§ **Work to be completed**: From the entries that follow, copy exactly the lines beginning at the line holding "## report_power, final" and continuing through the line holding "of synthesized area".

§ **Supplied material**:
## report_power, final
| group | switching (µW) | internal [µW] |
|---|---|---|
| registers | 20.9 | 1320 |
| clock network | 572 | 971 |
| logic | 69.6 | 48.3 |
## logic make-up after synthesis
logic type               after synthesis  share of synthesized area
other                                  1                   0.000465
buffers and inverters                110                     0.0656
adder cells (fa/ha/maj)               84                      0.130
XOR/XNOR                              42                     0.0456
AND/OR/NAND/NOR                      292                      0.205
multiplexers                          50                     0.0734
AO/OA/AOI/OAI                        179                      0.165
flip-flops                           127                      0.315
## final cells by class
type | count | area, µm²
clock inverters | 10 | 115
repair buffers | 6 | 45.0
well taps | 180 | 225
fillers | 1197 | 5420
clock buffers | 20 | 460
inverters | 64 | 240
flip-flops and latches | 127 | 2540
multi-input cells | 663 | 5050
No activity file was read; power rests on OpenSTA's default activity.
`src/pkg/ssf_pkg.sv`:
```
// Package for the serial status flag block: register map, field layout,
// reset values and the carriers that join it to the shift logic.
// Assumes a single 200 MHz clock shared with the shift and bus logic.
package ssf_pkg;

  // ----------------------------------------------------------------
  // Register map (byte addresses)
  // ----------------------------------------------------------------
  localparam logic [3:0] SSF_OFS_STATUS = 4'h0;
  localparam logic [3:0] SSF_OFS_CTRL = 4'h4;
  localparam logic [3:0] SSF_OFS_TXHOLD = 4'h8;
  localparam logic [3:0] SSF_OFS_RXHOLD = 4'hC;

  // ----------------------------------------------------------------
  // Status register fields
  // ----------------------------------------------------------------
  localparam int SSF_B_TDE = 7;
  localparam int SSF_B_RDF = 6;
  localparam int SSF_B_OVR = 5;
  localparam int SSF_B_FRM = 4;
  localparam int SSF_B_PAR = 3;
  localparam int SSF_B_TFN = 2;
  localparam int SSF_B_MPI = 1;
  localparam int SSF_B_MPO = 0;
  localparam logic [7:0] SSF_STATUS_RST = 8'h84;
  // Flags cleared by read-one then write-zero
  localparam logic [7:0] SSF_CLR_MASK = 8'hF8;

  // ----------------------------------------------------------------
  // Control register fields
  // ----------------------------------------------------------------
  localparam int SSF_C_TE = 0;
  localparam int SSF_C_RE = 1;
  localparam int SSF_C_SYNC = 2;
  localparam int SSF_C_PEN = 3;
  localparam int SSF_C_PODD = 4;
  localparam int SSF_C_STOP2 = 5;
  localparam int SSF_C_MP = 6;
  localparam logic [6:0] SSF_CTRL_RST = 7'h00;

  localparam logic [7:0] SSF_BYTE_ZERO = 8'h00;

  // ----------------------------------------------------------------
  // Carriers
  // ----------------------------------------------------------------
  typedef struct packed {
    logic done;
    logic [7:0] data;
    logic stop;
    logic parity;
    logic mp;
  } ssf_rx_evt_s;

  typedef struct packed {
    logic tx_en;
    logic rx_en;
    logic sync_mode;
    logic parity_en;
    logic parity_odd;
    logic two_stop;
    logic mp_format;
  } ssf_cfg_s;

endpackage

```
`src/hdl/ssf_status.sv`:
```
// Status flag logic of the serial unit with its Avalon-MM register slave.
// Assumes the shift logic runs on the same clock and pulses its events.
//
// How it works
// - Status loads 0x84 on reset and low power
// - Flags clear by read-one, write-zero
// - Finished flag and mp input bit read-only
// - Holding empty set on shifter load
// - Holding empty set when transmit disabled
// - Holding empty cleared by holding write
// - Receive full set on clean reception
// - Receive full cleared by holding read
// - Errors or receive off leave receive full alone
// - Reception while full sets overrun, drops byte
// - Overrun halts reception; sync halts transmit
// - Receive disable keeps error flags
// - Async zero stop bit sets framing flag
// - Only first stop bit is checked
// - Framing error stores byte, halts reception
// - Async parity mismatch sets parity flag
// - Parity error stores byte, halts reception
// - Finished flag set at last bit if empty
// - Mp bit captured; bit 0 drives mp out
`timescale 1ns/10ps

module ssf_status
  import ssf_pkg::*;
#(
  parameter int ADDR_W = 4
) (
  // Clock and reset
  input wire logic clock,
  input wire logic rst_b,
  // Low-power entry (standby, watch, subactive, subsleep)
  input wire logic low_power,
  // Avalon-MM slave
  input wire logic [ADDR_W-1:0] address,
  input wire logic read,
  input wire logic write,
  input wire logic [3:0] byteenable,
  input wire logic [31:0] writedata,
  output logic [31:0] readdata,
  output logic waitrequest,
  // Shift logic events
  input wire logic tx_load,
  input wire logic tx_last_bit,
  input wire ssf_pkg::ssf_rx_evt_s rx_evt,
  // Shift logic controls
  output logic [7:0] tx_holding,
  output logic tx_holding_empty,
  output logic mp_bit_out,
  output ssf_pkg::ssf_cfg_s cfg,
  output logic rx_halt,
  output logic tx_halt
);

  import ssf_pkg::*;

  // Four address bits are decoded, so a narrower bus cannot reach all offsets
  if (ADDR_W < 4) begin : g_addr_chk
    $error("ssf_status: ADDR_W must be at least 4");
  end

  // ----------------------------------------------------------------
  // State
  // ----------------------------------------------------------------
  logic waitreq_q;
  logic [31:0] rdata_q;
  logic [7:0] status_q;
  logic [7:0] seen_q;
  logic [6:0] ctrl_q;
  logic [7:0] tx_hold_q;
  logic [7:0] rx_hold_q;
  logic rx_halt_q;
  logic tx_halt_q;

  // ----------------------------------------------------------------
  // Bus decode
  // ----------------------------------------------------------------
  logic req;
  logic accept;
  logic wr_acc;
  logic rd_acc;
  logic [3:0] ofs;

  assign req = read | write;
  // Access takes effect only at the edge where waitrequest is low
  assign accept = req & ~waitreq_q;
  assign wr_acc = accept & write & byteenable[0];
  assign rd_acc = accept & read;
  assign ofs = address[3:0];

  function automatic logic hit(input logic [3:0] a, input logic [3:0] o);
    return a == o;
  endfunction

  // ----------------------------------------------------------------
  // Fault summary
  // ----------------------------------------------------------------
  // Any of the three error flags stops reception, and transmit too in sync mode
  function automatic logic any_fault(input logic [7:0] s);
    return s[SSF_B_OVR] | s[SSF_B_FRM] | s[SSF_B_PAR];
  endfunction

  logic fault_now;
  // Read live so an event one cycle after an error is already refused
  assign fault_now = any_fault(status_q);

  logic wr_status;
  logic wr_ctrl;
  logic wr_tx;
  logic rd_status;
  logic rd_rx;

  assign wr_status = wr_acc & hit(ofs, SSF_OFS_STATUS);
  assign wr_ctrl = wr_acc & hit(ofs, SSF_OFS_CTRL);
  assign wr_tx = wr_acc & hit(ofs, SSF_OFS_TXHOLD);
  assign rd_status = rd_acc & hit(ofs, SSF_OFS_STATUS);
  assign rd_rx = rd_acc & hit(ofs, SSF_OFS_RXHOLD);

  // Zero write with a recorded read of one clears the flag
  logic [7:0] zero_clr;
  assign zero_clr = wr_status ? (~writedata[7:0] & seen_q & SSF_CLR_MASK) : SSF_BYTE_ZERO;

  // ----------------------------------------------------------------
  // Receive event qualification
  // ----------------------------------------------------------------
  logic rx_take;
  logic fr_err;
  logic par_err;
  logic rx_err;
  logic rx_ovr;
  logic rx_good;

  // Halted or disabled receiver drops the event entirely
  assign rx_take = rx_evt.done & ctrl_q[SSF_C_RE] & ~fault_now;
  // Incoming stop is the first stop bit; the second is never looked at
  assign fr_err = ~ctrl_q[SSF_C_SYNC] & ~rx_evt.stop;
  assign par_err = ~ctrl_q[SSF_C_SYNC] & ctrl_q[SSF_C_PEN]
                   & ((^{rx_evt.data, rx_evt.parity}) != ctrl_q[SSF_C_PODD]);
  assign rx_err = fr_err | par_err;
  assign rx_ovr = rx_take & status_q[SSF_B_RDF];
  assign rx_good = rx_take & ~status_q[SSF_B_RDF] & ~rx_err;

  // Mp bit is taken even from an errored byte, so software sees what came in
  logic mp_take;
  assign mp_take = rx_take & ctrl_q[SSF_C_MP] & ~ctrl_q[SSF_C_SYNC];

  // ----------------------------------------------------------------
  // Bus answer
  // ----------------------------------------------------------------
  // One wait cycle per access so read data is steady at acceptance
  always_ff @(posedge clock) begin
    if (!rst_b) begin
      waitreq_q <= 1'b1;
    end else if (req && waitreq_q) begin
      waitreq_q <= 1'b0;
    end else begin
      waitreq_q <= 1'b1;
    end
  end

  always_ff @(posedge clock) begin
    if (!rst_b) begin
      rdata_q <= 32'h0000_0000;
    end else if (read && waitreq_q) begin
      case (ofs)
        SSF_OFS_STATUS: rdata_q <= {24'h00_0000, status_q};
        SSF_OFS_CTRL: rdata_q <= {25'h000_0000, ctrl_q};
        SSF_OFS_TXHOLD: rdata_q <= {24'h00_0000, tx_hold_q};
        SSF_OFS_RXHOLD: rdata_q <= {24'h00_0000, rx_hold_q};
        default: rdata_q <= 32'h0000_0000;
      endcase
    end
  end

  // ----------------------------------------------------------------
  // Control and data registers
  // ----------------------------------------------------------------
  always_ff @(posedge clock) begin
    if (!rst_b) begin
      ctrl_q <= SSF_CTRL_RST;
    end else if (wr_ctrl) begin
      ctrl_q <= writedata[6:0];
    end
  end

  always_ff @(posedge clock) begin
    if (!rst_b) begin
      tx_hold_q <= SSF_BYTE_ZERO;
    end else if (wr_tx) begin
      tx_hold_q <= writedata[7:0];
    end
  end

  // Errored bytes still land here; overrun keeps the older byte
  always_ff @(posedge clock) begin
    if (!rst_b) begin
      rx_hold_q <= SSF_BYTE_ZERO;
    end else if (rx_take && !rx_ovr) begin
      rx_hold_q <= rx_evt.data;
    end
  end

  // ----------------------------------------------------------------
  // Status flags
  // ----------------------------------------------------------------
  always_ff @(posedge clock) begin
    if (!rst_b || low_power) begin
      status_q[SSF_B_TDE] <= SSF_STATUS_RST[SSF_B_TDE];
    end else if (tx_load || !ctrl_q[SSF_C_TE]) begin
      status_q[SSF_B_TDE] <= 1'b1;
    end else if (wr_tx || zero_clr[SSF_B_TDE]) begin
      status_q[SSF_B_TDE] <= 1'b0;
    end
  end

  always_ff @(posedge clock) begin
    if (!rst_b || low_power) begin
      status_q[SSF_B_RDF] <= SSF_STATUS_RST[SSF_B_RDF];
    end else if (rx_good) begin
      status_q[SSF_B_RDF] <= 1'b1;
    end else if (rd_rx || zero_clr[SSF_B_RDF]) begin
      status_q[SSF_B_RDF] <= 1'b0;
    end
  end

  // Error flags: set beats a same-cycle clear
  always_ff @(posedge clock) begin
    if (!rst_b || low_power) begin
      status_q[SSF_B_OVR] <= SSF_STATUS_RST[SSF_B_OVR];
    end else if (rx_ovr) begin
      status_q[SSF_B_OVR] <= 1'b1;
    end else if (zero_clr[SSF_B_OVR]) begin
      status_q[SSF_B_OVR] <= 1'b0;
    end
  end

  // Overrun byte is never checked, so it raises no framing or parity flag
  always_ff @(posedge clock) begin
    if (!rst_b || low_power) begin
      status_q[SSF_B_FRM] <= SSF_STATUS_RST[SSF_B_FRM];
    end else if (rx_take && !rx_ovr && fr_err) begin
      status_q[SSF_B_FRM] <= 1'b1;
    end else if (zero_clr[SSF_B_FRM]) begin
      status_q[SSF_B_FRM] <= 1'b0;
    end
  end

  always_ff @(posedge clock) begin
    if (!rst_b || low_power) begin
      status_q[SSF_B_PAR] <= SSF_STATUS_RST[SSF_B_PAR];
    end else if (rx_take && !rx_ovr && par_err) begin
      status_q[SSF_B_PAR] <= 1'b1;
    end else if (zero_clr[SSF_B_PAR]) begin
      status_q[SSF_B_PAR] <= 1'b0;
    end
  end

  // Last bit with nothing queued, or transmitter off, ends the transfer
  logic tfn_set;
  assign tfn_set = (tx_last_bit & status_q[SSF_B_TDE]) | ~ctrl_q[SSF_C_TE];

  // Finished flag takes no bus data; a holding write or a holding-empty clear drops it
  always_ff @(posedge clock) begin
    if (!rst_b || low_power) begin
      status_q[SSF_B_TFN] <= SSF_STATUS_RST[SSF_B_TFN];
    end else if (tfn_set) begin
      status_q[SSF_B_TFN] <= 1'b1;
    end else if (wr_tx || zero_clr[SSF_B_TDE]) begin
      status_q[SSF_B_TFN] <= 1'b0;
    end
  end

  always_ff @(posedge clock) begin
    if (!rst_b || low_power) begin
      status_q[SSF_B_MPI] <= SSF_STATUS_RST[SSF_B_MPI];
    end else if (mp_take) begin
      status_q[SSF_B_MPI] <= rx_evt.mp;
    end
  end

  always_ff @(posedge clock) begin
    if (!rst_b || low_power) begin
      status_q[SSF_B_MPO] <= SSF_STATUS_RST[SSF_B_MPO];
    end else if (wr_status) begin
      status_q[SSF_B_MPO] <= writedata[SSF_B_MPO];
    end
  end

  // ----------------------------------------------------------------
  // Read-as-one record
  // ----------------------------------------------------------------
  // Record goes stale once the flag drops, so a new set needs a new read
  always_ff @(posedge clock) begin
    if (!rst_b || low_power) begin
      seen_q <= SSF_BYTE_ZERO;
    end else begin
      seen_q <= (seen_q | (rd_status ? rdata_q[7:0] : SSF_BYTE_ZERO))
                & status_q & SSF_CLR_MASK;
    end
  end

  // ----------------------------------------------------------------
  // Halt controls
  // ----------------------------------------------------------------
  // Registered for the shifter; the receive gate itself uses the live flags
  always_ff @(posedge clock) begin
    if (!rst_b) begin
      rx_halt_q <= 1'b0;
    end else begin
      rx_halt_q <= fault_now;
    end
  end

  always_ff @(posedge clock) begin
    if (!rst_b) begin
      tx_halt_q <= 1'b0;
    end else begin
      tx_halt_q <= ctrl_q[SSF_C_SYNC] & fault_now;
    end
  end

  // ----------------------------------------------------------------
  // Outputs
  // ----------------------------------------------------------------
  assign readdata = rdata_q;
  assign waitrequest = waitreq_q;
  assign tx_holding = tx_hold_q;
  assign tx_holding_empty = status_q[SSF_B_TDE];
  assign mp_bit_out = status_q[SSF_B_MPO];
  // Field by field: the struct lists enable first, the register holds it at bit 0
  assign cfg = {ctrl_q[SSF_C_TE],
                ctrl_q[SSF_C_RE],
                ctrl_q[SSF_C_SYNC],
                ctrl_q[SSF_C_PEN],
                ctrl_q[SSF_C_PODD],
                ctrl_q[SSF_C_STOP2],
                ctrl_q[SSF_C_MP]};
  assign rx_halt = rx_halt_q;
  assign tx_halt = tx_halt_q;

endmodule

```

...

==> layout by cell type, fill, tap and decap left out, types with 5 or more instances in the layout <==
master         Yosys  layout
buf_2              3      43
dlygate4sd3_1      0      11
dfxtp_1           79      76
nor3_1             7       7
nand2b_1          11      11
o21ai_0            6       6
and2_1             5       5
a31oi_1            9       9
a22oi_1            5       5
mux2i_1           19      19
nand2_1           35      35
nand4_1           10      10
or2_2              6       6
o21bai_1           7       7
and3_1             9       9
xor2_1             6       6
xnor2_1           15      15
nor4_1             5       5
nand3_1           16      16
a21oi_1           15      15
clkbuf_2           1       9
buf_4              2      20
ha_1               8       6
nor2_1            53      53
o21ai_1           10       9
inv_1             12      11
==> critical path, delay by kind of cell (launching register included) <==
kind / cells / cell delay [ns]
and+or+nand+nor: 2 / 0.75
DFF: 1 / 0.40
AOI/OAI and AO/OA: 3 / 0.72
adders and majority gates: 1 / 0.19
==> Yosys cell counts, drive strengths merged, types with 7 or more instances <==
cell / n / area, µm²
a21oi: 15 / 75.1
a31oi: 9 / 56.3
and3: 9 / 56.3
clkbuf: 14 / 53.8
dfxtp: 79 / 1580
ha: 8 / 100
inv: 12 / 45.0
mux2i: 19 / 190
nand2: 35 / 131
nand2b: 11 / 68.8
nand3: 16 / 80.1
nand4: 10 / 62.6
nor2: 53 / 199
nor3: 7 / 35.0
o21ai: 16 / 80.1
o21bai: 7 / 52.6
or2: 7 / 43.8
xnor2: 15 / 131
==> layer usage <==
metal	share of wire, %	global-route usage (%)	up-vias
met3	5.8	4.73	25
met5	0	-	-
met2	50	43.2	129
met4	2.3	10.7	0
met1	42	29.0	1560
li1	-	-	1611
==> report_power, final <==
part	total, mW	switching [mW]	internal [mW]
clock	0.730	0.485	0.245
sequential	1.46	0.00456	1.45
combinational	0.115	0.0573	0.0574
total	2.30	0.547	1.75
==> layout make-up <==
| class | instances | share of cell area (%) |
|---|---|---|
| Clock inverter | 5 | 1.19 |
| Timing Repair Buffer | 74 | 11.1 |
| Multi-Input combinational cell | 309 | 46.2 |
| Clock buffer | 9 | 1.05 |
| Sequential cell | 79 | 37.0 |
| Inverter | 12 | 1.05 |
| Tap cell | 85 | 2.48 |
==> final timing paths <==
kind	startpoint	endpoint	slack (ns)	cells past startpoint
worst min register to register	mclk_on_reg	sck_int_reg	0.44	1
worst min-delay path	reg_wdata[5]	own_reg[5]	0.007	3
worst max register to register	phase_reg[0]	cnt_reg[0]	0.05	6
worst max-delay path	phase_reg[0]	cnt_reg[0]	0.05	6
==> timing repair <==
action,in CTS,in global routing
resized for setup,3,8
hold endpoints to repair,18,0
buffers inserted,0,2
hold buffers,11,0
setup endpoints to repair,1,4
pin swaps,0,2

§ **Result of the exercise**:
## report_power, final
| group | switching (µW) | internal [µW] |
|---|---|---|
| registers | 20.9 | 1320 |
| clock network | 572 | 971 |
| logic | 69.6 | 48.3 |
## logic make-up after synthesis
logic type               after synthesis  share of synthesized area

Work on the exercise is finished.